The further into the development cycle performance testing occurs, the more costly it is to fix performance bugs.[2]
Over the years, methodologies have developed to allow functional tests to be performed earlier in the development lifecycle, reducing the time between functional regressions being introduced and discovered.
This has the benefits of;
Push earlier into development cycle
Discover quality issues more quickly
Reduce cost to fix
Reduce test & deploy cycles
Functional issues are typically easier to fix than Performance issues because they involve specific, reproducible errors in the software’s behavior; therefore, performance testing should be "Shifted-Left" in the same way that functional testing has been
What does it mean to Shift left?
In the traditional Waterfall model for software development, shift left means pushing tests earlier into the development cycle;

In the Agile world
For continually delivered services, "shifting left" incudes an additional dimension;

Not only do we want to include performance tests earlier in the dev/release cycle, we also want to ensure that the full suite of performance tests (or any proxy performance tests) captures performance regressions before multiple release cycles have occurred.

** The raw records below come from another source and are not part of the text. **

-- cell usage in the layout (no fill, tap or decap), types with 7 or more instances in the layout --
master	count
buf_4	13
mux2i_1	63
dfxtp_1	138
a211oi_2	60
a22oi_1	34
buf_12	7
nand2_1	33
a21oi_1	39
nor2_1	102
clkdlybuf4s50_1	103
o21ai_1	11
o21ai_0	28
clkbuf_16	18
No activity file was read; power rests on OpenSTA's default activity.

Risks in the managed service world
Managed services changes the risk associated with a software product;
Multiple, Rapid dev cycles; the time period between development and release is greatly reduced
Probability of releasing a product with a performance regression increased
Performance Regressions will effect all customers, immediately
Performance Shift-Left Workflow
In order to manage the changed risk profile of managed services compared to boxed products, an new methodology is required;

In a "Shifted-left" model;
Code Repository Bots allow performance engineers to initiate Upstream Performance Tests against open Pull Requests, returning comparative performance data to workflow that the engineer uses in the day-to-day job.
Integrated Performance Threshold tests provide automated gating of acceptable levels of performance
Continual Performance Testing allows for analyzing trends over time, scaling, soak and chaos type testing, asynchronously from the CI/CD build pipeline
Automated Regression Detection provides automated tooling for detecting catastrophic performance regression related to a single commit, or creeps in performance degradation over time
Continual analysis is performed by experienced engineers, but the process does not require manual intervention with each release.

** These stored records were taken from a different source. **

[config.mk]
export PLATFORM = sky130hd
export DESIGN_NAME = mux3_port_arbiter_flat
export DESIGN_NICKNAME = d
export VERILOG_FILES = /design/src/rtl/mux3_port_arbiter_if.sv /design/src/rtl/mux3_port_arbiter.sv /design/src/flat_wrapper.sv
export SDC_FILE = /design/constraint.sdc
export NUM_CORES = 1
export LEC_CHECK = 0
export ABC_AREA = 1
export BUFFER_PORTS_ARGS = -buffer_cell sky130_fd_sc_hd__buf_2
export CORE_MARGIN = 10
export CORE_UTILIZATION = 40
export DETAILED_ROUTE_END_ITERATION = 8
export HOLD_SLACK_MARGIN = 0.02
export PLACE_DENSITY = 0.72
export SYNTH_ARGS = -nofsm -noshare
export SYNTH_HDL_FRONTEND = slang
export SYNTH_SLANG_ARGS = --single-unit
[constraint.sdc]
create_clock -name clk -period 2.2 [get_ports clk]
set_clock_uncertainty 0.15 [all_clocks]
set_input_delay 0.22 -clock clk [delete_from_list [all_inputs] [get_ports clk]]
set_output_delay 0.22 -clock clk [all_outputs]
set_load 0.03 [all_outputs]
[src/rtl/mux3_port_arbiter_if.sv]
// Request/grant bundle between three requesters and the shared-port arbiter.
// The lock signal exists only when MUX3_ARB_LOCK_EN is defined.
interface mux3_port_arbiter_if;
  logic [2:0] req;
  logic [2:0] done;
  logic [2:0] gnt;
  logic [1:0] sel;
  logic       busy;
  logic       timeout;
`ifdef MUX3_ARB_LOCK_EN
  logic       lock;
`endif

  // Requester side: drives requests/completions, observes grants.
  modport master (
    output req,
    output done,
`ifdef MUX3_ARB_LOCK_EN
    output lock,
`endif
    input  gnt,
    input  sel,
    input  busy,
    input  timeout
  );

  // Arbiter side.
  modport slave (
    input  req,
    input  done,
`ifdef MUX3_ARB_LOCK_EN
    input  lock,
`endif
    output gnt,
    output sel,
    output busy,
    output timeout
  );
endinterface

[src/rtl/mux3_port_arbiter.sv]
// Round-robin arbiter sharing one mux3 datapath port among three requesters,
// with a hold watchdog. Optional grant locking via MUX3_ARB_LOCK_EN.
module mux3_port_arbiter #(
  parameter int unsigned HOLD_MAX = 16,
  parameter int unsigned CNT_W    = 5
) (
  input  logic                 clk,
  input  logic                 rst_n,
  mux3_port_arbiter_if.slave   arb
);

  typedef enum logic {IDLE, BUSY} state_t;

  localparam bit               WD_EN   = (HOLD_MAX != 0);
  localparam logic [CNT_W-1:0] WD_LAST = CNT_W'(WD_EN ? HOLD_MAX - 1 : 0);

  state_t           state_q;
  logic [2:0]       gnt_q;
  logic [1:0]       sel_q;
  logic [1:0]       last_q;
  logic             busy_q;
  logic             timeout_q;
  logic [CNT_W-1:0] cnt_q;

  logic [1:0] winner_d;
  logic       owner_req;
  logic       owner_done;
  logic       lock_hold;
  logic       wd_hit;

  // Search starts one past the previous owner, wrapping mod 3.
  always_comb begin
    winner_d = 2'd0;
    case (last_q)
      2'd0:    winner_d = arb.req[1] ? 2'd1 : (arb.req[2] ? 2'd2 : 2'd0);
      2'd1:    winner_d = arb.req[2] ? 2'd2 : (arb.req[0] ? 2'd0 : 2'd1);
      default: winner_d = arb.req[0] ? 2'd0 : (arb.req[1] ? 2'd1 : 2'd2);
    endcase
  end

  always_comb begin
    owner_req  = 1'b0;
    owner_done = 1'b0;
    case (sel_q)
      2'd0:    begin owner_req = arb.req[0]; owner_done = arb.done[0]; end
      2'd1:    begin owner_req = arb.req[1]; owner_done = arb.done[1]; end
      default: begin owner_req = arb.req[2]; owner_done = arb.done[2]; end
    endcase
  end

`ifdef MUX3_ARB_LOCK_EN
  assign lock_hold = arb.lock;
`else
  assign lock_hold = 1'b0;
`endif

  assign wd_hit = WD_EN && (cnt_q == WD_LAST);

  always_ff @(posedge clk or negedge rst_n) begin
    if (!rst_n) begin
      state_q   <= IDLE;
      gnt_q     <= 3'b000;
      sel_q     <= 2'd0;
      last_q    <= 2'd2;
      busy_q    <= 1'b0;
      timeout_q <= 1'b0;
      cnt_q     <= '0;
    end else begin
      timeout_q <= 1'b0;
      case (state_q)
        IDLE: begin
          if (|arb.req) begin
            state_q <= BUSY;
            gnt_q   <= 3'b001 << winner_d;
            sel_q   <= winner_d;
            busy_q  <= 1'b1;
            cnt_q   <= '0;
          end
        end
        BUSY: begin
          // Abort or unlocked done: normal release; done beats the watchdog.
          if (!owner_req || (owner_done && !lock_hold)) begin
            state_q <= IDLE;
            gnt_q   <= 3'b000;
            sel_q   <= 2'd0;
            busy_q  <= 1'b0;
            last_q  <= sel_q;
          end else if (owner_done) begin
            cnt_q   <= '0;
          end else if (wd_hit) begin
            state_q   <= IDLE;
            gnt_q     <= 3'b000;
            sel_q     <= 2'd0;
            busy_q    <= 1'b0;
            last_q    <= sel_q;
            timeout_q <= 1'b1;
          end else if (cnt_q != {CNT_W{1'b1}}) begin
            cnt_q <= cnt_q + 1'b1;
          end
        end
        default: state_q <= IDLE;
      endcase
    end
  end

  assign arb.gnt     = gnt_q;
  assign arb.sel     = sel_q;
  assign arb.busy    = busy_q;
  assign arb.timeout = timeout_q;

endmodule

[src/flat_wrapper.sv]
// flat-port wrapper written by rule: the top's interface ports become plain ports
module mux3_port_arbiter_flat 
#(
  parameter int unsigned HOLD_MAX = 16,
  parameter int unsigned CNT_W    = 5
)
  (clk, rst_n, arb_req, arb_done, arb_gnt, arb_sel, arb_busy, arb_timeout);
  mux3_port_arbiter_if arb_i ();
  input  logic clk;
  input  logic rst_n;
  input wire logic [$bits(arb_i.req)-1:0] arb_req;
  input wire logic [$bits(arb_i.done)-1:0] arb_done;
  output wire logic [$bits(arb_i.gnt)-1:0] arb_gnt;
  output wire logic [$bits(arb_i.sel)-1:0] arb_sel;
  output wire logic [$bits(arb_i.busy)-1:0] arb_busy;
  output wire logic [$bits(arb_i.timeout)-1:0] arb_timeout;
  assign arb_i.req = arb_req;
  assign arb_i.done = arb_done;
  assign arb_gnt = arb_i.gnt;
  assign arb_sel = arb_i.sel;
  assign arb_busy = arb_i.busy;
  assign arb_timeout = arb_i.timeout;
  mux3_port_arbiter #(.HOLD_MAX(HOLD_MAX), .CNT_W(CNT_W)) u_core (.clk(clk), .rst_n(rst_n), .arb(arb_i));
endmodule
==> flow_summary.ini, run 1 <==
[outcome]
status = finished clean

[sta]
slew_viol_final = 0
fin_crit_sh_pct = 85.1
finalSetupTns_ps = 0
fin_crit_ps = 1870
tightest_slew_ps = 342
hold-worst-slack_ps = 147
fmax_mhz = 534
finalSetupViolations = 0
hold_viol = 0
fin_ws_ps = 327
rsz0062_at_grt = false
timing.slew.headroom_pct = 77.2

[grt]
grt_pass1_wl_mm = 3.13
grt_max_degree = 16
antenna_found_initial = 0
track_usage_pct = 9.12
first_global_vias = 738
grt_remaining_overflow = 0

[power_and_ir_drop]
netSwitchingFraction_pct = 48.2
p_int_uw = 607
powerDensity_nw_per_um2 = 1200
leakagePower_nw = 0.542
p_switching_uw = 564
pwr-share-seq_pct = 38.5
ir_drop_mv = 0.723
combPwrFrac_pct = 47.6
clkPwrFrac_pct = 13.9

[placement]
place_inst = 151
pre_cts_ws_ps = 337
place_congestion = 0.782
port_buffers = 14
hpwl_mm = 1.38

[yosys]
avgSynthCellArea_sq_um = 7.64
ys_ff_latch = 15
syn_area_sq_um = 848
ys_seq_area_share_pct = 44.4
synth-warning-count = 0
synth_cell_types = 19
synthCells = 111
synth.net_count = 122

[critical_path]
startpoint_type = register
critPathMostFrequentCell = nand2_1
path_class = register to register
critical_path.cell_chain = ha_1 > nand2_1 > nor2_1 > ha_1 > nor2_2 > nand2_1 > nand2_2 > nand2_2 > nand2_1 > nand2_1
worst-path-max-fanout = 12
crit_required_ps = 2240
reg2reg_to = u_core.cnt_q[0]
cpMaxStageDelayCell = dfrtp_1
reg2regPathDepth = 10
crit-reg2reg-launch = u_core.cnt_q[0]
r2r_slack_ps = 330
end_kind = register
slowest_delay_ps = 420
critPathArrivalTime_ps = 1920

[drt]
vias = 729
remaining_drc_errors = 0
drtIter0Drc = 20
wire_per_inst_um = 11.4
antenna_left = 0
vias_per_cell = 4.67
routed_wl_mm = 1.79
drt_pass1_iterations = 4

[finish]
mostFrequentLayoutCells = nand2_1, buf_2, dfrtp_1
fin_util_pct = 49.4
final_nets = 141
drive_gt1_share_pct = 24.0
stdcell_count = 156
syn2layout_area_growth_pct = 15.3
mostFrequentLayoutCell = nand2_1
fill_cells = 188
n_antenna_cell = 0

[die]
coreArea_sq_um = 1980
std_cell_rows = 16
io_pins = 15
die_h_um = 66.1
die_w_um = 66.1
die_area_sq_um = 4360
initial_core_util_pct = 42.8

[hold_path]
min_path_type = primary input to register
holdPathEnd = u_core.arb.sel[0]
holdCritStartpoint = arb_req[0]
min_path_cells = 4

[clock_network]
ctsResizeCount = 0
clk_pin_slew_ps = 90
clk_latency_ps = 290
cts_root_buf = clkbuf_4
cts_num_sinks = 15
cts_buffers = 3
clockBufferDepth = 2
cts_tree = yes
htreeDepth = 1

[job]
cap_violations = 0
-- kinds of logic after synthesis --
| logic type | after synthesis | synth area share, % |
|---|---|---|
| compound gates | 5 | 3.24 |
| simple gates | 72 | 39.4 |
| flops | 15 | 44.4 |
| xor+xnor | 1 | 1.03 |
| fa+ha+maj | 3 | 4.43 |
| buf+inv | 15 | 7.52 |
-- synthesized netlist by cell type, drive strengths merged --
cell type | n | area, sq um
o31ai | 1 | 7.51
nand3 | 14 | 85.1
ha | 3 | 37.5
buf | 1 | 11.3
nor2 | 14 | 67.6
nor3 | 2 | 10.0
inv | 14 | 52.6
dfstp | 1 | 26.3
nand2 | 41 | 159
o21ai | 4 | 20.0
xor2 | 1 | 8.76
dfrtp | 14 | 350
nand4 | 1 | 12.5
-- repair_timing --
item | 4_1_cts | 5_1_grt
buffers inserted | 0 | 0
hold endpoints to repair | 15 | 0
hold buffers | 1 | 0
-- critical path, delay by kind of cell, from the launching register on --
family | cells | cell delay [ps]
adder cells (fa/ha/maj) | 2 | 420
flip-flops | 1 | 420
AND/OR/NAND/NOR | 8 | 770
-- final cells by class --
class / count / area [sq um] / area share (%)
inverter: 14 / 52.6 / 5.37
sequential: 15 / 377 / 38.5
clock inverter: 1 / 5.00 / 0.512
timing repair buffer: 15 / 80.1 / 8.18
tap: 27 / 33.8 / 3.45
multi-input combinational: 81 / 408 / 41.7
clock buffer: 3 / 22.5 / 2.30
-- power by group through the flow --
stage                     clock network (mW)  logic [mW]  registers (mW)
after CTS                              0.169       0.564           0.451
after global placement                     0       0.553           0.451
final                                  0.163       0.558           0.451
after global routing                   0.184       0.631           0.465
after detailed placement                   0       0.561           0.456
after floorplan                            0       0.371           0.525
-- flip-flops by register name (all words and copies together), names as in the netlist --
name,count
u_core.arb.busy,1
u_core.last_q,2
u_core.arb.timeout,1
u_core.arb.sel,2
u_core.cnt_q,5
u_core.arb.gnt,3
u_core.state_q,1
-- routing by layer --
metal | share of wire (%) | track usage (%) | up-vias
met1 | 45 | 10.2 | 332
met5 | 0 | 0 | -
met3 | 3.5 | 2.88 | 5
li1 | - | - | 383
met4 | 2.6 | 5.76 | 0
met2 | 49 | 14.6 | 9
-- worst max path at each step --
stage                    startpoint              end  slack (ps)  depth (start not counted)
detailed placement  u_core.cnt_q[0]  u_core.cnt_q[0]         340                         10
global placement    u_core.cnt_q[0]  u_core.cnt_q[1]         420                         10
floorplan           u_core.cnt_q[0]  u_core.cnt_q[2]         580                         10
CTS                 u_core.cnt_q[0]  u_core.cnt_q[0]         320                         10
finish              u_core.cnt_q[0]  u_core.cnt_q[0]         330                         10
global route        u_core.cnt_q[0]  u_core.cnt_q[0]         150                         10
-- through the flow --
step	total power [mW]	area (sq um)
floorplan	0.897	848
global placement	1.00	941
detailed placement	1.02	941
CTS	1.18	978
global route	1.28	978
finish	1.17	978
No activity file was read; power rests on OpenSTA's default activity.
==> run 2: changes to the inputs <==
Settings changed: CORE_UTILIZATION 40 to 45, HOLD_SLACK_MARGIN 0.02 to default, PLACE_DENSITY 0.72 to 0.78.
==> run 2 against run 1 <==
Effect of this change:
- design area is 0.26% lower
- wire length is 0.28% higher
- largest power group unchanged
- die area is 7.8% lower
- largest cell class unchanged
- critical endpoint is now u_core.cnt_q[1]
- highest routed layer unchanged
- count of clock-buffer cells in the layout stayed put
- register-to-register slack hardly changed
- worst setup slack better by 8.6 ps
==> flow_summary.ini, run 2 (synthesis gave the netlist of run 1 again) <==
[outcome]
status = finished clean

[clock_network]
htreeDepth = 1
clk_pin_slew_ps = 100
cts_tree = yes
clk_latency_ps = 290
ctsResizeCount = 0
cts_buffers = 3
cts_root_buf = clkbuf_4
cts_num_sinks = 15
clockBufferDepth = 2

[critical_path]
end_kind = register
startpoint_type = register
reg2reg_to = u_core.cnt_q[1]
worst-path-max-fanout = 12
reg2regPathDepth = 10
crit-reg2reg-launch = u_core.cnt_q[0]
critPathMostFrequentCell = nand2_1
slowest_delay_ps = 420
r2r_slack_ps = 340
crit_required_ps = 2240
cpMaxStageDelayCell = dfrtp_1
critical_path.cell_chain = ha_1 > nand2_1 > nor2_1 > ha_1 > nor2_2 > nand2_1 > nand2_2 > nand2_2 > nand2_1 > nand2_1
critPathArrivalTime_ps = 1900
path_class = register to register

[sta]
fmax_mhz = 536
hold_viol = 0
fin_crit_sh_pct = 84.8
finalSetupViolations = 0
tightest_slew_ps = 339
rsz0062_at_grt = false
finalSetupTns_ps = 0
fin_ws_ps = 335
timing.slew.headroom_pct = 77.4
hold-worst-slack_ps = 147
slew_viol_final = 0
fin_crit_ps = 1860

[drt]
routed_wl_mm = 1.79
wire_per_inst_um = 11.6
vias = 735
vias_per_cell = 4.77
antenna_left = 0
drtIter0Drc = 28
remaining_drc_errors = 0
drt_pass1_iterations = 4

[die]
io_pins = 15
initial_core_util_pct = 48.1
die_w_um = 63.4
coreArea_sq_um = 1760
std_cell_rows = 15
die_h_um = 63.4
die_area_sq_um = 4020

[finish]
drive_gt1_share_pct = 24.0
regMostFlops = u_core.cnt_q
mostFrequentLayoutCell = nand2_1
final_cell_area_sq_um = 976
mostFrequentLayoutCells = nand2_1, buf_2, dfrtp_1
fin_util_pct = 55.3
largest_reg_flops = 5
syn2layout_area_growth_pct = 15.0
fill_cells = 183
final_nets = 141
stdcell_count = 154
n_antenna_cell = 0

[grt]
grt_remaining_overflow = 0
antenna_found_initial = 0
first_global_vias = 770
track_usage_pct = 9.36
grt_pass1_wl_mm = 3.19
grt_max_degree = 16

[placement]
pre_cts_ws_ps = 350
port_buffers = 14
placed_area_sq_um = 938
hpwl_mm = 1.43
place_inst = 149
place_congestion = 0.852

[power_and_ir_drop]
leakagePower_nw = 0.542
p_total_mw = 1.18
ir_drop_mv = 0.727
powerDensity_nw_per_um2 = 1200

[hold_path]
min_path_type = primary input to register
holdPathEnd = u_core.arb.sel[0]
holdCritStartpoint = arb_req[0]
min_path_cells = 4

[job]
cap_violations = 0
[run 2: area by class of cell]
cell class	instances	area, sq um	share of cell area [%]
clock buffer	3	22.5	2.31
clock inverter	1	5.00	0.513
inverter	14	52.6	5.38
multi-input combinational	81	408	41.8
sequential	15	377	38.6
tap	25	31.3	3.21
timing repair buffer	15	80.1	8.21
[run 2: layer usage]
metal	up-vias	GRT usage, %	share of wire, %
met5	-	0	0
met4	0	4.10	1.6
met3	4	2.83	4.5
met2	17	17.0	48
met1	331	9.63	46
li1	383	-	-
[run 2: worst max-delay path by stage]
stage	startpoint	end	slack (ps)	cells past startpoint
after detailed placement	u_core.cnt_q[0]	u_core.cnt_q[1]	350	10
final	u_core.cnt_q[0]	u_core.cnt_q[1]	340	10
after floorplan	u_core.cnt_q[0]	u_core.cnt_q[2]	580	10
after CTS	u_core.cnt_q[0]	u_core.cnt_q[1]	330	10
after global placement	u_core.cnt_q[0]	u_core.cnt_q[1]	420	10
after global routing	u_core.cnt_q[0]	u_core.cnt_q[3]	160	10
[run 2: power by group]
part	switching (mW)	leakage, nW	internal [mW]
sequential	0.0823	0.195	0.369
combinational	0.390	0.329	0.171
clock	0.0959	0.0177	0.0676
[run 2: repair_timing]
item / CTS / global route
hold buffers: 1 / 0
endpoints found under the hold margin: 15 / 0
buffers inserted: 0 / 0
[run 2: worst max-delay path, delay by kind of cell, from the launching register on]
family	cells	cell delay, ps
fa+ha+maj	2	430
flops	1	420
simple gates	8	780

Engineers are free to focus on implementing features and not worry about performance regressions. When regressions are detected, the information they need to identify the root cause is readily available, in a suitable format.
Code Repository Bots
Code Repository Bots initiate performance tests against PR’s. Their purpose is to allow engineers to make a decision on whether to merge a PR or not. The results need to be actionable by engineers. Profiling data should also be provide to allow engineers to understand what their changes are doing
Receive report & analysis of impact of changes to key performance metrics
Allow automated capture of profiling data of system under load, allowing engineers to see what their changes are doing under realistic scenarios
Triggered from CI/CD pipeline
Automatic / Manual
Performance Results reported in PR
Actionable data for engineers (results/profiles added the PR’s to keep all information co-located for each PR)
Integrated Performance Thresholds
The aim of Integrated Performance Tests is to determine whether a release meets acceptable levels of performance with respect to customer expectations, not to capture changes over time. The results need to be automatically calculated and should provide a boolean Pass/Fail result.
Pass/Fail criteria - the same as functional tests, the performance should be either be acceptable, or not-acceptable
Fully automated - not manual intervention / analysis
Focused on user experience
Threshold based?
Integrated with QE tools
Portable Tests
Limits Thresholds defined by CPT
Continual Performance Testing
The aim of Continual Performance Testing is to perform larger scale performance workloads, that can take time to perform.
These tests can include;
Large scale end-to-end testing
Soak tests
Chaos Testing
Trend analysis
Scale testing
Automated tuning of environment
Detailed profiling and analysis work
Automatic Change Detection
Automated tools that allow detection of changes in key performance metrics over time. Tools such as Horreum[3] can be configured to monitor key performance metrics for particular products and cen be integrated into existing workflows and tools to raise alerts/block build pipelines when a significant change is detected.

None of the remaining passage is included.